As the Calgary Herald reports, the dean of the department wrote in a Monday post on the university’s website that “…one of Alberta’s most favoured children, the University of Alberta, has betrayed you by choosing to confer this honorary degree,” writes Fraser Forbes, without specifically citing Suzuki by name.

“I am not surprised by the level of outrage being expressed across the entire breadth of our engineering community — surely such is to be expected when one’s fundamental values are so directly questioned!” Forbes continued.

Calgary lawyer Robert Iverach plans on buying advertising space to notify people of the university’s “stupid decision.” He says public outrage could result in millions of dollars of lost funding.

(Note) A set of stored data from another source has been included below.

===== src/ops_pkg.sv =====
package ops_pkg;

   // ----------------------------------------------------------------
   // Timing
   // ----------------------------------------------------------------
   localparam int CLK_HZ = 40_000_000;
   localparam int CLK_MHZ = CLK_HZ / 1_000_000;
   localparam int OSC_HZ = 100_000;
   localparam int PERIOD_CYC = CLK_HZ / OSC_HZ;
   localparam int PH_W = 9;
   // Sawtooth ramp: maximum on-time is half the period
   localparam int MAX_DUTY_PCT = 50;
   localparam int MAX_ON_CYC = PERIOD_CYC * MAX_DUTY_PCT / 100;
   localparam int MIN_ON_NS = 200;
   localparam int MIN_ON_CYC = (MIN_ON_NS * CLK_MHZ + 999) / 1000;
   localparam int LEB_NS = 150;
   localparam int LEB_CYC = (LEB_NS * CLK_MHZ + 999) / 1000;
   localparam logic [PH_W-1:0] PH_LAST = PH_W'(PERIOD_CYC - 1);
   localparam logic [PH_W-1:0] PH_MAX_ON = PH_W'(MAX_ON_CYC);
   localparam logic [PH_W-1:0] PH_MIN_ON = PH_W'(MIN_ON_CYC);
   localparam logic [PH_W-1:0] PH_LEB = PH_W'(LEB_CYC);

   // ----------------------------------------------------------------
   // Error signal and auto-restart
   // ----------------------------------------------------------------
   localparam int ERR_W = 8;
   localparam logic [ERR_W-1:0] ERR_DEAD = 8'h20;
   localparam int CNT_W = 3;
   localparam logic [CNT_W-1:0] CNT_LAST = 3'h7;

   // ----------------------------------------------------------------
   // Register map
   // ----------------------------------------------------------------
   localparam int AW = 12;
   localparam logic [AW-1:0] ADDR_CTRL = 12'h000;
   localparam logic [AW-1:0] ADDR_STATUS = 12'h004;
   localparam logic [AW-1:0] ADDR_IRQ_STAT = 12'h008;
   localparam logic [AW-1:0] ADDR_IRQ_CLR = 12'h00C;
   localparam logic [AW-1:0] ADDR_IRQ_EN = 12'h010;
   localparam int CTRL_RUN_BIT = 0;
   localparam logic CTRL_RUN_RST = 1'b1;
   localparam int ST_STATE_LSB = 0;
   localparam int ST_CNT_LSB = 4;
   localparam int ST_OVP_BIT = 7;
   localparam int ST_OTP_BIT = 8;
   localparam int ST_GATE_BIT = 9;
   localparam int ST_HV_BIT = 10;
   localparam int EV_W = 5;
   localparam int EV_RUN = 0;
   localparam int EV_RESTART = 1;
   localparam int EV_OCP = 2;
   localparam int EV_OVP = 3;
   localparam int EV_OTP = 4;
   localparam logic [EV_W-1:0] IRQ_EN_RST = 5'h00;

   // ----------------------------------------------------------------
   // Types
   // ----------------------------------------------------------------
   typedef enum logic [3:0] {
      ST_START = 4'b0001,
      ST_RUN = 4'b0010,
      ST_RESTART = 4'b0100,
      ST_LATCH = 4'b1000
   } ops_state_type;

   typedef struct packed {
      logic vc_upper;
      logic vc_lower;
      logic drain_trip;
      logic ctrl_surge;
      logic over_temp;
   } ops_sense_type;

   typedef struct packed {
      logic gate;
      logic hv_bias;
      logic standby;
   } ops_drive_type;

endpackage : ops_pkg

“This is a complete slap in the face to the entire energy industry in Alberta…to have a guy like Suzuki come into Alberta saying our oil should stay in the ground because of climate change and other things,” Iverach told the Herald.

The university plans to give Suzuki the honorary doctorate of science in a June 7 ceremony.

The university has already lost money over its decision. Calgary law firm Moodys Gartner has pulled $100,000 that it planned to donate to the university’s law school. Local businessman Dennis Erker, who has been a fundraising champion for the school for 40 years says recognizing Suzuki would be catastrophic for the university.

“It will probably be the most expensive degree ever granted by the university when you consider the amount of money the university gets from people from the energy sector or related to the energy sector in our province,” Erker told the Herald.

“We will probably lose 50 per cent of those contributions.”